あまりにもの迅速な行動にダヴィエーリ伯爵令息は戸惑いを見せる。そして、目の前には近衛騎士の間で敵も味方にも容赦がないと噂高いザッフィーロ近衛騎士副隊長がいる。そのザッフィーロ近衛騎士副隊長が右手に拳を作ったかと思った瞬間、ダヴィエーリ伯爵令息は意識を失った。
いや、正確には殺気に当てられ意識を失った。その崩れる体にザッフィーロ近衛騎士副隊長はみぞおちに拳を振るう。
それは人を殴った音ではなく壁でも殴ったかのような音を立て、くの字に曲がりながらダヴィエーリ伯爵令息は国旗が掲げられた下の壁にめり込んでいった。

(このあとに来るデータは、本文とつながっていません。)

--- src/rtl/uart_baud_cnt.sv ---
// Bit-period down-counter: restarts at div-1 (div 0 acts as 1), counts to 0,
// flags bit_end on 0 and reloads itself for the following bit.
module uart_baud_cnt #(
  parameter int DIV_WIDTH = 16
) (
  input  logic                 clk,
  input  logic                 rstn,
  input  logic                 restart,
  input  logic [DIV_WIDTH-1:0] div,
  output logic                 bit_end
);

  logic [DIV_WIDTH-1:0] count_q;
  logic [DIV_WIDTH-1:0] reload_val;

  assign reload_val = (div == '0) ? '0 : div - DIV_WIDTH'(1);
  assign bit_end    = (count_q == '0);

  always_ff @(posedge clk or negedge rstn) begin
    if (!rstn) begin
      count_q <= '0;
    end else if (restart || bit_end) begin
      count_q <= reload_val;
    end else begin
      count_q <= count_q - DIV_WIDTH'(1);
    end
  end

endmodule

--- src/rtl/uart_tx_ctrl.sv ---
// UART transmit sequencer: pops one FIFO word per frame and serialises it as
// start, data (LSB first), optional parity and one or two stop bits.
module uart_tx_ctrl
  import uart_pkg::*;
#(
  parameter int DATA_WIDTH = DATA_WIDTH_DEF,
  parameter int DIV_WIDTH  = DIV_WIDTH_DEF
) (
  input  logic                  clk,
  input  logic                  rstn,
  input  logic                  tx_en_i,
  input  logic [DIV_WIDTH-1:0]  baud_div_i,
  input  logic                  par_en_i,
  input  logic                  par_odd_i,
  input  logic                  stop2_i,
  input  logic [DATA_WIDTH-1:0] fifo_data_i,
  input  logic                  fifo_valid_i,
  output logic                  fifo_ready_o,
  output logic                  txd_o,
  output logic                  busy_o,
  output logic                  done_o
);

  localparam int CNT_W = (DATA_WIDTH > 1) ? $clog2(DATA_WIDTH) : 1;
  localparam logic [CNT_W-1:0] LAST_BIT = CNT_W'(DATA_WIDTH - 1);

  // Handshake: a pop happens in any cycle where fifo_valid_i & fifo_ready_o;
  // the popped word is presented on fifo_data_i during the following cycle.
  uart_state_e           state_q, state_d;
  logic [DATA_WIDTH-1:0] shreg_q, shreg_d;
  logic [CNT_W-1:0]      bit_cnt_q, bit_cnt_d;
  logic [DIV_WIDTH-1:0]  div_q, div_sel;
  logic                  par_en_q, par_bit_q, stop2_q;
  logic                  txd_q, txd_d;
  logic                  done_q, done_d;
  logic                  bit_end, baud_restart;

  assign fifo_ready_o = (state_q == IDLE) && tx_en_i;
  assign txd_o        = txd_q;
  assign busy_o       = (state_q != IDLE);
  assign done_o       = done_q;

  // The divisor being latched in LOAD is needed by the counter at that same edge.
  assign div_sel      = (state_q == LOAD) ? baud_div_i : div_q;
  assign baud_restart = (state_d != state_q);

  uart_baud_cnt #(.DIV_WIDTH(DIV_WIDTH)) u_baud (
    .clk     (clk),
    .rstn    (rstn),
    .restart (baud_restart),
    .div     (div_sel),
    .bit_end (bit_end)
  );

  always_comb begin
    state_d   = state_q;
    shreg_d   = shreg_q;
    bit_cnt_d = bit_cnt_q;
    done_d    = 1'b0;
    case (state_q)
      IDLE:   if (fifo_valid_i && fifo_ready_o) state_d = LOAD;
      LOAD: begin
        shreg_d   = fifo_data_i;
        bit_cnt_d = '0;
        state_d   = START;
      end
      START:  if (bit_end) state_d = DATA;
      DATA: begin
        if (bit_end) begin
          shreg_d = shreg_q >> 1;
          if (bit_cnt_q == LAST_BIT) begin
            bit_cnt_d = '0;
            state_d   = par_en_q ? PARITY : STOP;
          end else begin
            bit_cnt_d = bit_cnt_q + CNT_W'(1);
          end
        end
      end
      PARITY: if (bit_end) state_d = STOP;
      STOP: begin
        if (bit_end) begin
          if (stop2_q && (bit_cnt_q == '0)) begin
            bit_cnt_d = CNT_W'(1);
          end else begin
            bit_cnt_d = '0;
            state_d   = IDLE;
            done_d    = 1'b1;
          end
        end
      end
      default: state_d = IDLE;
    endcase

    // Line level is registered from the next state so it changes with the state.
    case (state_d)
      START:   txd_d = 1'b0;
      DATA:    txd_d = shreg_d[0];
      PARITY:  txd_d = par_bit_q;
      default: txd_d = 1'b1;
    endcase
  end

  always_ff @(posedge clk or negedge rstn) begin
    if (!rstn) begin
      state_q   <= IDLE;
      shreg_q   <= '0;
      bit_cnt_q <= '0;
      div_q     <= '0;
      par_en_q  <= 1'b0;
      par_bit_q <= 1'b0;
      stop2_q   <= 1'b0;
      txd_q     <= 1'b1;
      done_q    <= 1'b0;
    end else begin
      state_q   <= state_d;
      shreg_q   <= shreg_d;
      bit_cnt_q <= bit_cnt_d;
      txd_q     <= txd_d;
      done_q    <= done_d;
      if (state_q == LOAD) begin
        div_q     <= baud_div_i;
        par_en_q  <= par_en_i;
        par_bit_q <= (^fifo_data_i) ^ par_odd_i;
        stop2_q   <= stop2_i;
      end
    end
  end

endmodule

「ザッフィーロ近衛騎士副隊長!陛下は殺すなとおっしゃっただろう!」
アルマース近衛騎士隊長はあまりにもの攻撃にダヴィエーリ伯爵令息は生きていないと判断したようだ。しかし、レーヴェは息を長く吐き出し、姿勢を正して、国王とアルマース近衛騎士隊長の方を向いて一礼をする。
「骨が折れたぐらいで、命に別状はありません」
いや、壁にめり込んだ姿を見ても骨が折れただけには見えない。
「かなり手加減しましたので」
そう言って顔を上げたレーヴェは不服そうだった。本当に手加減をしたのだろう。
その時この会議室に駆け込んで来る者がいた。